- Stored items
+-------+
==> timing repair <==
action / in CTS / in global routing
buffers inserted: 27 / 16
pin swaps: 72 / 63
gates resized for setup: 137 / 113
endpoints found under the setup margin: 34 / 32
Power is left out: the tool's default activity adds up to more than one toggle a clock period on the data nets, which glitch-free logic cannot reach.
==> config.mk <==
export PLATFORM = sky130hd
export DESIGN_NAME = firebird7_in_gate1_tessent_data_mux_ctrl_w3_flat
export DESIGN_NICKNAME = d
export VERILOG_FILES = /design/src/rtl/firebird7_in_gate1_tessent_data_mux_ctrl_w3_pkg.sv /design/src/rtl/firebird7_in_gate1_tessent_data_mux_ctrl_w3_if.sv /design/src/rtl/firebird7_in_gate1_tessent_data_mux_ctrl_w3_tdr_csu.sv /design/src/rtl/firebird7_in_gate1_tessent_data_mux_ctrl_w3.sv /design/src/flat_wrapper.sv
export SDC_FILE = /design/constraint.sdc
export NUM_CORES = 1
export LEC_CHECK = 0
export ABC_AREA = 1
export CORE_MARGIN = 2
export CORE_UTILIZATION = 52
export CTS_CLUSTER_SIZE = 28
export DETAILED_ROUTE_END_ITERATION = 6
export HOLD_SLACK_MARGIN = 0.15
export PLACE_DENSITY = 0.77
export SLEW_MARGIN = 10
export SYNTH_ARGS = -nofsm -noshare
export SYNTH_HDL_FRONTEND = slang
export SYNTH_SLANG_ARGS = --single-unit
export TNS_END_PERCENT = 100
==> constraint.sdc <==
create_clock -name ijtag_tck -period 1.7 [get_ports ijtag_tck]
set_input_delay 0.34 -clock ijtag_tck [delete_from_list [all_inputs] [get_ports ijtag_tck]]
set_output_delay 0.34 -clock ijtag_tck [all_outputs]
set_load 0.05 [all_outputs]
+-------+
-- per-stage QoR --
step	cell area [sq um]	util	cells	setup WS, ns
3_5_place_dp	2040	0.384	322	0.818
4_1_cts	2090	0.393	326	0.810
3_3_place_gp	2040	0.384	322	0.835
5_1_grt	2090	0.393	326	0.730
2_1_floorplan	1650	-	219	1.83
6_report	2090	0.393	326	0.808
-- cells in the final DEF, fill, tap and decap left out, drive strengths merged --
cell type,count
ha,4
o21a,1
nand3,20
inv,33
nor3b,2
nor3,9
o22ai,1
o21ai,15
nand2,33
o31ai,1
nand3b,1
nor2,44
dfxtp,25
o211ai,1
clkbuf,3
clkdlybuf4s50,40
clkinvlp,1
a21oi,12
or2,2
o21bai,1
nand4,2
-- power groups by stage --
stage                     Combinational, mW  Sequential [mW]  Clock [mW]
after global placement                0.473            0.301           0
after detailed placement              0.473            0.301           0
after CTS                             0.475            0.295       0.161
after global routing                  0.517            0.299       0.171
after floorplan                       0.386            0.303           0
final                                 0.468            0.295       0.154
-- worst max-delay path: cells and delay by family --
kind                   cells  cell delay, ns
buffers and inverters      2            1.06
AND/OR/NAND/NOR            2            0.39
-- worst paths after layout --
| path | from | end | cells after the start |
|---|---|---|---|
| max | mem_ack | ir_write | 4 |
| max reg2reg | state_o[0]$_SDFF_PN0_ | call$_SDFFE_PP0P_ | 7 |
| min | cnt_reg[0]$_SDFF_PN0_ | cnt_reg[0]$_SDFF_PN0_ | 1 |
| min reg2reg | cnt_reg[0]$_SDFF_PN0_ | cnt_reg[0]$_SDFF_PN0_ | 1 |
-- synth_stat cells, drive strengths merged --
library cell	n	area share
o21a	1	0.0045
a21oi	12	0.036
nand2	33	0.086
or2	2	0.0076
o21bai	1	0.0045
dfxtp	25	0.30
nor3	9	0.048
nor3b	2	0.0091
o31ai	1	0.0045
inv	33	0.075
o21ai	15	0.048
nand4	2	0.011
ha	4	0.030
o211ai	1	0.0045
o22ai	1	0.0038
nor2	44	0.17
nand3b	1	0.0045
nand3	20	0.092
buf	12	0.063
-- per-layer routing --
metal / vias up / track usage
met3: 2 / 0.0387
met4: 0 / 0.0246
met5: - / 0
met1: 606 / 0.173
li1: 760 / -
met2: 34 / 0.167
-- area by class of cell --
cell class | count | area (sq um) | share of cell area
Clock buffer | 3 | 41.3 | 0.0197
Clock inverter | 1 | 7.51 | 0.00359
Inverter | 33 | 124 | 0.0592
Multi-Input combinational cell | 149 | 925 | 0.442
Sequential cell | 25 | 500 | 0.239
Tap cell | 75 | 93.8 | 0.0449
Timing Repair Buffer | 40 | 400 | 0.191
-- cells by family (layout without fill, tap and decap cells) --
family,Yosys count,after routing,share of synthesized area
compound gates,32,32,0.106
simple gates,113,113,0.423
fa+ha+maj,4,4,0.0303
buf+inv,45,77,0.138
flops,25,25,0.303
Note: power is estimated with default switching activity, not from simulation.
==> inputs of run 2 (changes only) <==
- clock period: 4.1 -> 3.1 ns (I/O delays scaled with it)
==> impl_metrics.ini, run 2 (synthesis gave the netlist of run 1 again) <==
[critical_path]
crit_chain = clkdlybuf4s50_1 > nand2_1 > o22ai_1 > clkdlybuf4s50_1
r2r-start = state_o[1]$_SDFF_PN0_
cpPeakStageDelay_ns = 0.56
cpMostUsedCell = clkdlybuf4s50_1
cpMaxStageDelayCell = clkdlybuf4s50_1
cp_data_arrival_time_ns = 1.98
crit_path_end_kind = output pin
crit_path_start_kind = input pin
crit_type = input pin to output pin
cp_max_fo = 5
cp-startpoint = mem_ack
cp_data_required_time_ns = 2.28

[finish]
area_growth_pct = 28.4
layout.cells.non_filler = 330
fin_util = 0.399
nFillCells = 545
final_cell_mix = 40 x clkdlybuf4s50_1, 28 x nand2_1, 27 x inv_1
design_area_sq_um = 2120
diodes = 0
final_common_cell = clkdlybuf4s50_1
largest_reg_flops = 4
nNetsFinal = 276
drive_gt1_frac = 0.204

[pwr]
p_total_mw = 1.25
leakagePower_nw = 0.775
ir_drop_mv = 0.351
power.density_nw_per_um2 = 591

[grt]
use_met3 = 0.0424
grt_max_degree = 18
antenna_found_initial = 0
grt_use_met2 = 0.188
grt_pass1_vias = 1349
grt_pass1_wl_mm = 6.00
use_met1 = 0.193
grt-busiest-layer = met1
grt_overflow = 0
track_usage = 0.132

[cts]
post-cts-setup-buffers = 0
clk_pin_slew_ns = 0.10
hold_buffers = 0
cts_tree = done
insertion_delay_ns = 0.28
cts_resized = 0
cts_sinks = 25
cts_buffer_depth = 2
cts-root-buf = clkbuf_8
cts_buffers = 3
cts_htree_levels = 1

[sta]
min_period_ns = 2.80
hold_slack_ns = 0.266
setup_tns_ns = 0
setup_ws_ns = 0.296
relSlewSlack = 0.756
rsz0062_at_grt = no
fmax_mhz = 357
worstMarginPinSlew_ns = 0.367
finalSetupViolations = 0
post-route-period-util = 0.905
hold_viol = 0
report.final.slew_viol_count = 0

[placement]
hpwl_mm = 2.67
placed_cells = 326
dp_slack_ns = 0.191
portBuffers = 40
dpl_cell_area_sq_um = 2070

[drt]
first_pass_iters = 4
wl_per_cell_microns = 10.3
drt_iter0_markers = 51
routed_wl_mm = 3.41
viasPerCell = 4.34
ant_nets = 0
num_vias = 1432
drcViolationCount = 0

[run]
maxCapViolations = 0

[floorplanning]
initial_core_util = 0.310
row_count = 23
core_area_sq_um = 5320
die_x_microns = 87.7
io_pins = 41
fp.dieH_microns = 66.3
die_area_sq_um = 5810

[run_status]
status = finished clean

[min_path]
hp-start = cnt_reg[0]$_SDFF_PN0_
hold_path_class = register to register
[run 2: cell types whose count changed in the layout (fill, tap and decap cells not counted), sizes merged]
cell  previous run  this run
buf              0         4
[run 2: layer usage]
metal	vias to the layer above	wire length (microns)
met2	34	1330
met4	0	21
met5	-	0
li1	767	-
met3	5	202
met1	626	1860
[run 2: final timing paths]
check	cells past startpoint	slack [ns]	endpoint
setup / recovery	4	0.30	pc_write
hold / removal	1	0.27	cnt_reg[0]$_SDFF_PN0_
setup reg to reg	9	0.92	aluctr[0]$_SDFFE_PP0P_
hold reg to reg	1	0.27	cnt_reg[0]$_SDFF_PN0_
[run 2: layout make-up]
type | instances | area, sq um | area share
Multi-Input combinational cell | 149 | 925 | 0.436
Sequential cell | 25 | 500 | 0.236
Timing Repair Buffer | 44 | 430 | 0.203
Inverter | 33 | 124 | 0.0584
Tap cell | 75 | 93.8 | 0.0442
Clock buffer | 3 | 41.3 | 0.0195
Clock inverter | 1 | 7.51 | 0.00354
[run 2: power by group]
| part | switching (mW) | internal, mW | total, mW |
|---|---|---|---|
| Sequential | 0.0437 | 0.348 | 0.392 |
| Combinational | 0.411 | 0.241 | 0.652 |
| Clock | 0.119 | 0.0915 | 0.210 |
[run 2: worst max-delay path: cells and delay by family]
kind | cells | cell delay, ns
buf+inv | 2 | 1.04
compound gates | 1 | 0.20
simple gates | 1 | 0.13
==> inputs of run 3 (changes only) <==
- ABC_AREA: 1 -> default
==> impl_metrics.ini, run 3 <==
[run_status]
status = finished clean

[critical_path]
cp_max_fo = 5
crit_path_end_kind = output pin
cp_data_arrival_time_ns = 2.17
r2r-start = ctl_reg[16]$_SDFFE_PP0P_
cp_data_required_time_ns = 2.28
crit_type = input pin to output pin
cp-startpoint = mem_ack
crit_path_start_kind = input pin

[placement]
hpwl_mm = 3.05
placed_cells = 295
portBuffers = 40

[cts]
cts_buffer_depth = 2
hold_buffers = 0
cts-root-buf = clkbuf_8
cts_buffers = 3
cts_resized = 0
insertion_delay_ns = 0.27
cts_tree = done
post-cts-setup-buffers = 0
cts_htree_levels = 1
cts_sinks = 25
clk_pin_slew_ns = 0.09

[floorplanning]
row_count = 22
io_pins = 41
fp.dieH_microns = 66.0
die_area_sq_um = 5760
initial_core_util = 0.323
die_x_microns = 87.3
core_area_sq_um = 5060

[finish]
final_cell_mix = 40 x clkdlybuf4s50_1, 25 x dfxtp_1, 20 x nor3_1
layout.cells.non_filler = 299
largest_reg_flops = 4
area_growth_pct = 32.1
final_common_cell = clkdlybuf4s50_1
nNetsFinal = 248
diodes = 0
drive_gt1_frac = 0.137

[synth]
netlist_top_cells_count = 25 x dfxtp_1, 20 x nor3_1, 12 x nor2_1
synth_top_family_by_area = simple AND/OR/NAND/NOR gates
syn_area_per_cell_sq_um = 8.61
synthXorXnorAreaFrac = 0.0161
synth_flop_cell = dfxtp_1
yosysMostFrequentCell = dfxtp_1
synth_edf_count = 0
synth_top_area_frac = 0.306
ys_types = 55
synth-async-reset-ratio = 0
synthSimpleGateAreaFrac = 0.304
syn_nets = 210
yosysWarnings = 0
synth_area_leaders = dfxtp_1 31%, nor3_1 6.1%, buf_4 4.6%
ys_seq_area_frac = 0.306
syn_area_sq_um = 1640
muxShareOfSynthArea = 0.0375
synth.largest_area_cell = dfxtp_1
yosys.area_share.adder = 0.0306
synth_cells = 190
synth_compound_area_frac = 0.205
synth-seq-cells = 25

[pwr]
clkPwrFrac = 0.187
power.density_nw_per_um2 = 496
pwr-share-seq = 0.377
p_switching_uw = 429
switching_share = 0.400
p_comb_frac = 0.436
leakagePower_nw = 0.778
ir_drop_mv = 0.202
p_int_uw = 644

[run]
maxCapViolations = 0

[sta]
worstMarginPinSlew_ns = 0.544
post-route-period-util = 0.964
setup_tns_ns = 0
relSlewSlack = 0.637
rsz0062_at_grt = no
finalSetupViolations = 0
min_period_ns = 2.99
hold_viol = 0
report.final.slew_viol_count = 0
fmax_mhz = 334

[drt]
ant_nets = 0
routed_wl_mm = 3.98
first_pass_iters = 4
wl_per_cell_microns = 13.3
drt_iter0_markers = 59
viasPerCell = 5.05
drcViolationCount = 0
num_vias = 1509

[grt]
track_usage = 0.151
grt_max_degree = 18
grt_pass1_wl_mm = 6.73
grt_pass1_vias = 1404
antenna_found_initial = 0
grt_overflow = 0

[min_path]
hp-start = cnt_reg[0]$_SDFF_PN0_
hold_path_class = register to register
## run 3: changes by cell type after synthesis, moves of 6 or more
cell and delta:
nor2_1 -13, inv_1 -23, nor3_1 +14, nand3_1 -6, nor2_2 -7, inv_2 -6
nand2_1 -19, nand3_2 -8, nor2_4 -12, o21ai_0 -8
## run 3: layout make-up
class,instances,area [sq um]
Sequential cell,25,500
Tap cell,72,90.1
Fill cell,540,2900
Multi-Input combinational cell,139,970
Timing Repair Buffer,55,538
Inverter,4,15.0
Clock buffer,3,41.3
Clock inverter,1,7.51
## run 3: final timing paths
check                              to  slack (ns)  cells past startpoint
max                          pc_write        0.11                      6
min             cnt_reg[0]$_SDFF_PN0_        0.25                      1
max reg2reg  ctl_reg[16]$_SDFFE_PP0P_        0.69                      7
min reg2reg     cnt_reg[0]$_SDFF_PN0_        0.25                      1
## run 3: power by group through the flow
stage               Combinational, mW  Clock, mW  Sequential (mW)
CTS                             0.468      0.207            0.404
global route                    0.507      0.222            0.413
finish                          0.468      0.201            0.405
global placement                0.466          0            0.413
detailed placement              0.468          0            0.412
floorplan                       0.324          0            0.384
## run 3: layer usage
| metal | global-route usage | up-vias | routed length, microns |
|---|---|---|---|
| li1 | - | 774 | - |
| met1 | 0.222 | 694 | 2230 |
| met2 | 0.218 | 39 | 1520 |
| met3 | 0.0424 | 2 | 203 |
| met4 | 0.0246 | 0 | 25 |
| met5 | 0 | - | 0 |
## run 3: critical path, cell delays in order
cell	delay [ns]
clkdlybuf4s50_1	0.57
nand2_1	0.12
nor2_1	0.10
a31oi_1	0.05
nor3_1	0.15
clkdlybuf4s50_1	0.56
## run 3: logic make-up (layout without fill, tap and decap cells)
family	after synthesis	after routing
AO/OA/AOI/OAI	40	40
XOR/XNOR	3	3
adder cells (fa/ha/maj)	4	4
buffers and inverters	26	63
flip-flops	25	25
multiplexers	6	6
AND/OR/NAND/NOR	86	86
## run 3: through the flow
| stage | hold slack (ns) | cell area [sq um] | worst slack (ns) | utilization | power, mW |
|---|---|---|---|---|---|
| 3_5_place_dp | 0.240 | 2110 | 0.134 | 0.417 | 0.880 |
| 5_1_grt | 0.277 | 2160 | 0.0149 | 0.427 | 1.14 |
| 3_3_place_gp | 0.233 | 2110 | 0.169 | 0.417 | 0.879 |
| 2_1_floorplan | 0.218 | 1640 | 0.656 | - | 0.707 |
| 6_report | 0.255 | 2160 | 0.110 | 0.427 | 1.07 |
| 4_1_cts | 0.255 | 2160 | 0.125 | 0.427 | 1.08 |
+-------+
- Exercise brief
Extract every line above containing the word "strengths".

- Reply to the task
-- cells in the final DEF, fill, tap and decap left out, drive strengths merged --
-- synth_stat cells, drive strengths merged --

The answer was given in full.